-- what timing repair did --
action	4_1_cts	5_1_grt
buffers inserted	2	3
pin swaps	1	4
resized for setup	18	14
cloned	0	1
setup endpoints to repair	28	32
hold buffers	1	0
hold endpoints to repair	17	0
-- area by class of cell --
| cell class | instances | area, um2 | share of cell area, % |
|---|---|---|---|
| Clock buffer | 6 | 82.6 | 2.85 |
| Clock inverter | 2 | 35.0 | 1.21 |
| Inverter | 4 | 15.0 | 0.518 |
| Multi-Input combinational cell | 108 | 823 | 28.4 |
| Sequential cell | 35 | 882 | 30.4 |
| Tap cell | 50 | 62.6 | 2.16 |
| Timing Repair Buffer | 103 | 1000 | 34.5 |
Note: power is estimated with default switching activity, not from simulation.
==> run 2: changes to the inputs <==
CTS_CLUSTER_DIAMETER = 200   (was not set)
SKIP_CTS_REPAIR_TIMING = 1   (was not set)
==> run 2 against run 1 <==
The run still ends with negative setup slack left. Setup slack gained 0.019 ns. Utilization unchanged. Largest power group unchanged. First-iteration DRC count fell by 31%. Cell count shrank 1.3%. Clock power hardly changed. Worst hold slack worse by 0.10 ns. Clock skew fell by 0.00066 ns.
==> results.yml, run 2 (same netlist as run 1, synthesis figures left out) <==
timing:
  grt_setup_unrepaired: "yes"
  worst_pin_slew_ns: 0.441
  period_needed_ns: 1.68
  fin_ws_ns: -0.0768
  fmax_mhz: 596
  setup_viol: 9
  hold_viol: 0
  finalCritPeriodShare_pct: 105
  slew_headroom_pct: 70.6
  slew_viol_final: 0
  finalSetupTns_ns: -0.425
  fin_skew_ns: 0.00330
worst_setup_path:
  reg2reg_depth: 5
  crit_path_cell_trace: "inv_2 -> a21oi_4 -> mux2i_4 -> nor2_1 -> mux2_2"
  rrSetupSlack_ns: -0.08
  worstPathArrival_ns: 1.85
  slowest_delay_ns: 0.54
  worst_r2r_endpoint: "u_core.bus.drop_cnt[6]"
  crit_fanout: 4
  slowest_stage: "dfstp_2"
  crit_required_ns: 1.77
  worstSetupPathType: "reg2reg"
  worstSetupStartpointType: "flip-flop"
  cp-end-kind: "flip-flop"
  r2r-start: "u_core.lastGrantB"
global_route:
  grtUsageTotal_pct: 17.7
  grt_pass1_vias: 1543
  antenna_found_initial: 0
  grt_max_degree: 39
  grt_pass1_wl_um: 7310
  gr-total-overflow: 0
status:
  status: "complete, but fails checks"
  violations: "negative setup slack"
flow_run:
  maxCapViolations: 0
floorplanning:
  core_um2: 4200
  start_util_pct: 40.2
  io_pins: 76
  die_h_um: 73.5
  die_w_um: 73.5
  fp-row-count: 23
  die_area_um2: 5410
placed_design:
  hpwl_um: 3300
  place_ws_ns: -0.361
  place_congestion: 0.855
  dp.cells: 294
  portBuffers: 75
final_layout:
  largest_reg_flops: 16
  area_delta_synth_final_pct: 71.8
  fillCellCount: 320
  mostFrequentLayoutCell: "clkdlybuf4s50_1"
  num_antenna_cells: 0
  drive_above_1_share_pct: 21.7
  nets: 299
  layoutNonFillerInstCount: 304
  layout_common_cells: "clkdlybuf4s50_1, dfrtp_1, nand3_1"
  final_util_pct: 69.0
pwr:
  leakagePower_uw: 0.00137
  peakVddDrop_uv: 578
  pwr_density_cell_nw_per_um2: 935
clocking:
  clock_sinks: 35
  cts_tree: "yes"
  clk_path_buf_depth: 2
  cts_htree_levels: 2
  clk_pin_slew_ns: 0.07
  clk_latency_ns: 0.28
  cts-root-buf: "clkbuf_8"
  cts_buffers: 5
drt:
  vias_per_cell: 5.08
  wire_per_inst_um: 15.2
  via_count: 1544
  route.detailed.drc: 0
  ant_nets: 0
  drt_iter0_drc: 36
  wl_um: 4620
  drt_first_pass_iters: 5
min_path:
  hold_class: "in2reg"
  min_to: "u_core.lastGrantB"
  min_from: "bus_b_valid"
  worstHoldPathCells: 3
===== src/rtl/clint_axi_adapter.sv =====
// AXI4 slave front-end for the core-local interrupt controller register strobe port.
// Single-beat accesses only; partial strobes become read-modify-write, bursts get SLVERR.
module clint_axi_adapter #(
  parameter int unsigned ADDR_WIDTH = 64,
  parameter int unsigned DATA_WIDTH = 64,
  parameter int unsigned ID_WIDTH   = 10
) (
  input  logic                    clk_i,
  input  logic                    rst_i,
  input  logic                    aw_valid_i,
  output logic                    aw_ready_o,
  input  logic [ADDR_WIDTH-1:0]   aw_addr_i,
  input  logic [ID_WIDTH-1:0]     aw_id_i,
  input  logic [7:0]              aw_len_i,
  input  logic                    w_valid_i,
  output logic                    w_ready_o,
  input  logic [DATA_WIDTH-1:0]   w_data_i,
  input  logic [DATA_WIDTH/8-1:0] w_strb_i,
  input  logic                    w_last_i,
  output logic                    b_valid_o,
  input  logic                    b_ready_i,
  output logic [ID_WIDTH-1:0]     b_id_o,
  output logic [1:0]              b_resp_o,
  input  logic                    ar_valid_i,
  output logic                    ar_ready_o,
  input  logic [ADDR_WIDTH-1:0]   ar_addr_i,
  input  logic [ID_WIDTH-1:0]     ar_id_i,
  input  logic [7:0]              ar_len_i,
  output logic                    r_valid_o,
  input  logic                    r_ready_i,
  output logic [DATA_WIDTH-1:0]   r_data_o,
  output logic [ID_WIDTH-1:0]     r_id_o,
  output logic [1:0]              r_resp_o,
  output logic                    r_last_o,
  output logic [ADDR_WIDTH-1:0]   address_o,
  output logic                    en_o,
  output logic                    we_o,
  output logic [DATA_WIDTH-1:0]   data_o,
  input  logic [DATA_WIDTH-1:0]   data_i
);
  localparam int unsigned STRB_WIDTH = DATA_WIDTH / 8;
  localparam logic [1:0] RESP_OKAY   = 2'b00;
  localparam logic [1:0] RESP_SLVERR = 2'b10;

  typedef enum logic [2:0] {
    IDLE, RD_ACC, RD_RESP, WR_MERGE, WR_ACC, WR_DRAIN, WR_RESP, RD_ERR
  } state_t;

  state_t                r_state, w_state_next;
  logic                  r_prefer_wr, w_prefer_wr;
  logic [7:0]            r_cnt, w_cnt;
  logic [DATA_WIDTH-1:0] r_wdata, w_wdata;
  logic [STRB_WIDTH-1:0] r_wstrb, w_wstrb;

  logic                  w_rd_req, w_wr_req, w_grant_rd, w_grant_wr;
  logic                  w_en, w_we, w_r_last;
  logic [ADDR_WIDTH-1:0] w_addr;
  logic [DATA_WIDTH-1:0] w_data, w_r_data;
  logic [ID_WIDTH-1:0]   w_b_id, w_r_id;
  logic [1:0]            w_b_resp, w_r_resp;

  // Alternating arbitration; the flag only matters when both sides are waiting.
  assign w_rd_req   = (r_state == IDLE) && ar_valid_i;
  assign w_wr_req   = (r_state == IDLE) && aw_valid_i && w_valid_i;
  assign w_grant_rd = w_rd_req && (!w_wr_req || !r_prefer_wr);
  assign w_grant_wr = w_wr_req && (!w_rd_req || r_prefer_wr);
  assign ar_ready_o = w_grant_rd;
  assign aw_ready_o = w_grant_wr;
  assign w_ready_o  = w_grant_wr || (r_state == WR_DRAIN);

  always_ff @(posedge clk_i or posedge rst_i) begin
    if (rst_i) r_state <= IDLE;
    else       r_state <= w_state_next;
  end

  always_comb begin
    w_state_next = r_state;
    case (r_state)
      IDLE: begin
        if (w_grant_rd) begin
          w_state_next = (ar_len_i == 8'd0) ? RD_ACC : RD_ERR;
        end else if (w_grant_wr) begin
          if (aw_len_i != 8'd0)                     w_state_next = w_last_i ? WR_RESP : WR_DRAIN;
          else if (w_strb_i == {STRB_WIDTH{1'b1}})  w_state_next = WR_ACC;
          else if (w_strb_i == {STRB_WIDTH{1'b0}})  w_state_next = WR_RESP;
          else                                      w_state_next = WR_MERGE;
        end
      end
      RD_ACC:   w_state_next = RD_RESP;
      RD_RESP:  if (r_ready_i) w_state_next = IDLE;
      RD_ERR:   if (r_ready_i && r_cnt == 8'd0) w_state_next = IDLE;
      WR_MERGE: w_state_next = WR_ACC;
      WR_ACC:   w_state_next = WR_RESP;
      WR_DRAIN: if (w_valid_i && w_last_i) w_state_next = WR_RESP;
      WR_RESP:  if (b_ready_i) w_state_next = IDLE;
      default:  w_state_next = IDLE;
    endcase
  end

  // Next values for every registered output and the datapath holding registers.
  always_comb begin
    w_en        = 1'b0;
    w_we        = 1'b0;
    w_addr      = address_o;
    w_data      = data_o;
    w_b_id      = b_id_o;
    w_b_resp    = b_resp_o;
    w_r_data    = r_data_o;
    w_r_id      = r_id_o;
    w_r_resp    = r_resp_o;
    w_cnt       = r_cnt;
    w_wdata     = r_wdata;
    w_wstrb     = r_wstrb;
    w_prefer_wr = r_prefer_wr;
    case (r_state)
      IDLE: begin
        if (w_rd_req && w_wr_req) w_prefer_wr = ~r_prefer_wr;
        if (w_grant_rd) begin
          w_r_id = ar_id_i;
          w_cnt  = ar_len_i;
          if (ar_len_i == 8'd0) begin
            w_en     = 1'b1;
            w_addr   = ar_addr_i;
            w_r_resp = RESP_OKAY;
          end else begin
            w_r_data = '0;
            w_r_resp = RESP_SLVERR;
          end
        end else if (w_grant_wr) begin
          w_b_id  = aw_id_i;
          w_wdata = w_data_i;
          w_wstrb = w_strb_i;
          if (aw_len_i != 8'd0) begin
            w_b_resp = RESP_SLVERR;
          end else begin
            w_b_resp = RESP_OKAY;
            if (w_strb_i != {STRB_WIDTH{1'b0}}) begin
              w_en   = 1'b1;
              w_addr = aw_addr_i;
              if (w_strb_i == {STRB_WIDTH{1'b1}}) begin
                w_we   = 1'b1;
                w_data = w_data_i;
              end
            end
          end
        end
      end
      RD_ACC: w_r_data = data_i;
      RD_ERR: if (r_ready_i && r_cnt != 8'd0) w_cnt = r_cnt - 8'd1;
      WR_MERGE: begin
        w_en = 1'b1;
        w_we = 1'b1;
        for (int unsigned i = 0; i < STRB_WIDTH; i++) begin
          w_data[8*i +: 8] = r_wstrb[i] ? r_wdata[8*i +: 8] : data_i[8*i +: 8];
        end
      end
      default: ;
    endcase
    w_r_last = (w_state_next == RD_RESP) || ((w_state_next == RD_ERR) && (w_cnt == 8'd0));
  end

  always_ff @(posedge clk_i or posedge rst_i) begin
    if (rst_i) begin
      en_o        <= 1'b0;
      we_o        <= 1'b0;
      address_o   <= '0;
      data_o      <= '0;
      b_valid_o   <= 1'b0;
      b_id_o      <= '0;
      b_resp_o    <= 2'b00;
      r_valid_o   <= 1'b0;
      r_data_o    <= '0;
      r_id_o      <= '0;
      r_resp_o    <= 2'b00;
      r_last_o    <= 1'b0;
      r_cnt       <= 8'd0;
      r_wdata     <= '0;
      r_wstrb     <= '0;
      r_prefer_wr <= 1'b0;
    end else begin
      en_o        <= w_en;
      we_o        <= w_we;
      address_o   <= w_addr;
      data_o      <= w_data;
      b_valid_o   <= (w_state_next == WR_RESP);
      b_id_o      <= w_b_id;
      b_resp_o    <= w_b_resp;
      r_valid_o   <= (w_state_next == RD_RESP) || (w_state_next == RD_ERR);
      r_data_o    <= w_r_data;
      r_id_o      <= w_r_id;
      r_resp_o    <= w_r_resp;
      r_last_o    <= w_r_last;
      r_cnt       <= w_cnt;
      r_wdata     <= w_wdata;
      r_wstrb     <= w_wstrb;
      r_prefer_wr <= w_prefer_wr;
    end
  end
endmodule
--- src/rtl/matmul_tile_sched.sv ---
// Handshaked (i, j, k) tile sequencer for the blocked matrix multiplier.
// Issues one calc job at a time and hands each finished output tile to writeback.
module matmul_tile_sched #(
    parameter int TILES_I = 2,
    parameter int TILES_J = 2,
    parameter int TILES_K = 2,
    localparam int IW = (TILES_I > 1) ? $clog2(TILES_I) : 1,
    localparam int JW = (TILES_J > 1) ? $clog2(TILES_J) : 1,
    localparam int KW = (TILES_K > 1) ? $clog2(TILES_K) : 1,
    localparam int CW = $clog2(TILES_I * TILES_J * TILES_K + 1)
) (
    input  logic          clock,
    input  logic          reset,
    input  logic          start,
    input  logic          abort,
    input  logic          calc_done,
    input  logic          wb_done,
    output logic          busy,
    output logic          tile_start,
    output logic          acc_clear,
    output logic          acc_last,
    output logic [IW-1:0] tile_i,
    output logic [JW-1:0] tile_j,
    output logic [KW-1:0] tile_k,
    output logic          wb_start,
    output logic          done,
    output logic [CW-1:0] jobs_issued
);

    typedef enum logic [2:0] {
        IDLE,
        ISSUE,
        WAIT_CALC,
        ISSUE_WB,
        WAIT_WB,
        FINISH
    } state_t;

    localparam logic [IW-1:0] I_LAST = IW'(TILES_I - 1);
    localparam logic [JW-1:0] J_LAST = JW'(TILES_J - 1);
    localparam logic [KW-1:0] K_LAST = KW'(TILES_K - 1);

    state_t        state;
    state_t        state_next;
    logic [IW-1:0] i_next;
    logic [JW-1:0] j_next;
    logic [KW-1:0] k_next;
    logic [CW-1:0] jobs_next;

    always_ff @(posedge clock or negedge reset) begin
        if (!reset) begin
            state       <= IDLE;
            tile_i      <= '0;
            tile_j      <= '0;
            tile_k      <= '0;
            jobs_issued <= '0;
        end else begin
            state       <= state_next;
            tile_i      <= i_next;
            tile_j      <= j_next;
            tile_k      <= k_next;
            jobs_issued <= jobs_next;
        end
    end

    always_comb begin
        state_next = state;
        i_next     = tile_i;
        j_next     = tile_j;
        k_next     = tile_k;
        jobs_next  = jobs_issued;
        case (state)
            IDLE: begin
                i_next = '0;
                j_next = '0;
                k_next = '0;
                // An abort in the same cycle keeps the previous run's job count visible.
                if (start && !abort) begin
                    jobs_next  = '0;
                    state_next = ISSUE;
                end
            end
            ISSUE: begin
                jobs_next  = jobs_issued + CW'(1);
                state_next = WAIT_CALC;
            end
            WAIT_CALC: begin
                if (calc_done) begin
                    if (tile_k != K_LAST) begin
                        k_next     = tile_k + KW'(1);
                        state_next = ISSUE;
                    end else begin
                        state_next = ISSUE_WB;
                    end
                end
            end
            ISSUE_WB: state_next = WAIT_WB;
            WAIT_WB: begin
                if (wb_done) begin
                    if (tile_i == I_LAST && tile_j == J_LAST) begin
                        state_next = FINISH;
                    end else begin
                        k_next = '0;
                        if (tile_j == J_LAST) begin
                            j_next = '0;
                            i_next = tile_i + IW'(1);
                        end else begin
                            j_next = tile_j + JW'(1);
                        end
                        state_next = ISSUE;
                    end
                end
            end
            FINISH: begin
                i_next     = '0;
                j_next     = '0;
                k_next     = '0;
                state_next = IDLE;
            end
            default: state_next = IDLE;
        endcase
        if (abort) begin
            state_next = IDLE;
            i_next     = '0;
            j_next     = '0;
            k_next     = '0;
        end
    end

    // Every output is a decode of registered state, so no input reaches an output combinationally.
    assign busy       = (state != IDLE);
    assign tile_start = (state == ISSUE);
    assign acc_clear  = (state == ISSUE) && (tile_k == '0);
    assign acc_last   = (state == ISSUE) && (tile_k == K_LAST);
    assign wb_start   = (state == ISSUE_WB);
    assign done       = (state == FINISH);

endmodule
--*--
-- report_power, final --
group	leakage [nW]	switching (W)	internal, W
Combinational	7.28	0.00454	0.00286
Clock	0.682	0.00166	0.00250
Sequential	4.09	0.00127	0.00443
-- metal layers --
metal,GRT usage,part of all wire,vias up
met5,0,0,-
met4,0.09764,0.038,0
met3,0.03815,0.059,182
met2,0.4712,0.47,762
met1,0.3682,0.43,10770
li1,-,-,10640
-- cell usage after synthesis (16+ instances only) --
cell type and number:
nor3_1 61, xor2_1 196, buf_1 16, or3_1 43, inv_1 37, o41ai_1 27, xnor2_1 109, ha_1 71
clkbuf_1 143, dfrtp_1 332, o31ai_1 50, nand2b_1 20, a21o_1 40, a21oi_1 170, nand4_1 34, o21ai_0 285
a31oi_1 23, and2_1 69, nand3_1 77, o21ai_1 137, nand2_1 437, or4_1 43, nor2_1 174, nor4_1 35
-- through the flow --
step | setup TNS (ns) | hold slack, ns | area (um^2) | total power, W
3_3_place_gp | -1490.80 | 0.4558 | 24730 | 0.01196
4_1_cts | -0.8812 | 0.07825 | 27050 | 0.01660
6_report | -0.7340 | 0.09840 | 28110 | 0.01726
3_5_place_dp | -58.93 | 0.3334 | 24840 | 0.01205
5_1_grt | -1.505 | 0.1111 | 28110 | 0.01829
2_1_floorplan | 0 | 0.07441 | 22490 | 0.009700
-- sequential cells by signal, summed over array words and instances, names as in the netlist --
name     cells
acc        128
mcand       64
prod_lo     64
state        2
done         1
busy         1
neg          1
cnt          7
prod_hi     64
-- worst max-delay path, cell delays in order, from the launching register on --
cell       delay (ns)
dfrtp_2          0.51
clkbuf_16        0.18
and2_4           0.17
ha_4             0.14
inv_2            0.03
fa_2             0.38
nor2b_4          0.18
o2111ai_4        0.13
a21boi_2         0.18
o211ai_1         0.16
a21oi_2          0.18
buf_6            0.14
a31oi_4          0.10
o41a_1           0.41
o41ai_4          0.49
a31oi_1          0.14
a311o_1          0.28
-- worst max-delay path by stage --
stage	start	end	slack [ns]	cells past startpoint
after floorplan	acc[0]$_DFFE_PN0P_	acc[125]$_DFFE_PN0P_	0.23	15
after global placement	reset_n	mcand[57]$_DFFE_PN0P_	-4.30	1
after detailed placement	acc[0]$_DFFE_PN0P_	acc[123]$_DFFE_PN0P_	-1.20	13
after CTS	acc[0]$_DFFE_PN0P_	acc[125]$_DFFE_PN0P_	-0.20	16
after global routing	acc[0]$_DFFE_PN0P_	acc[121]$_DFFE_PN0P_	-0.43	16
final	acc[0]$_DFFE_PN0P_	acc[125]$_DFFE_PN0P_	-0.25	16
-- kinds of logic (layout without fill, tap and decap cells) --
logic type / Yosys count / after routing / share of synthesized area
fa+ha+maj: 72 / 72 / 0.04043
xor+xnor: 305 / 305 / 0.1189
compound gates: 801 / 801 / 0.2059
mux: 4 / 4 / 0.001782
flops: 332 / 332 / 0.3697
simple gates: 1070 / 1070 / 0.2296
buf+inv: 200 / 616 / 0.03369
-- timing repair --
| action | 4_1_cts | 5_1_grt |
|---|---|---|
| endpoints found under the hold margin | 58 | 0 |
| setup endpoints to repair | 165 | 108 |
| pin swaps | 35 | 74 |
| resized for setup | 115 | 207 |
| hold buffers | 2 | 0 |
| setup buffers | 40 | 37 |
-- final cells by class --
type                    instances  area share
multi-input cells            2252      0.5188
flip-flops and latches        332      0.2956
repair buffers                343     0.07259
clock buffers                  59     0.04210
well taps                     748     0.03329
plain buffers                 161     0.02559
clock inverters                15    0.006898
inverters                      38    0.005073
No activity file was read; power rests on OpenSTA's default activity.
--*--
Problem description —
Every line of the data above that includes "gates" should be listed.

Response below —
compound gates: 801 / 801 / 0.2059
simple gates: 1070 / 1070 / 0.2296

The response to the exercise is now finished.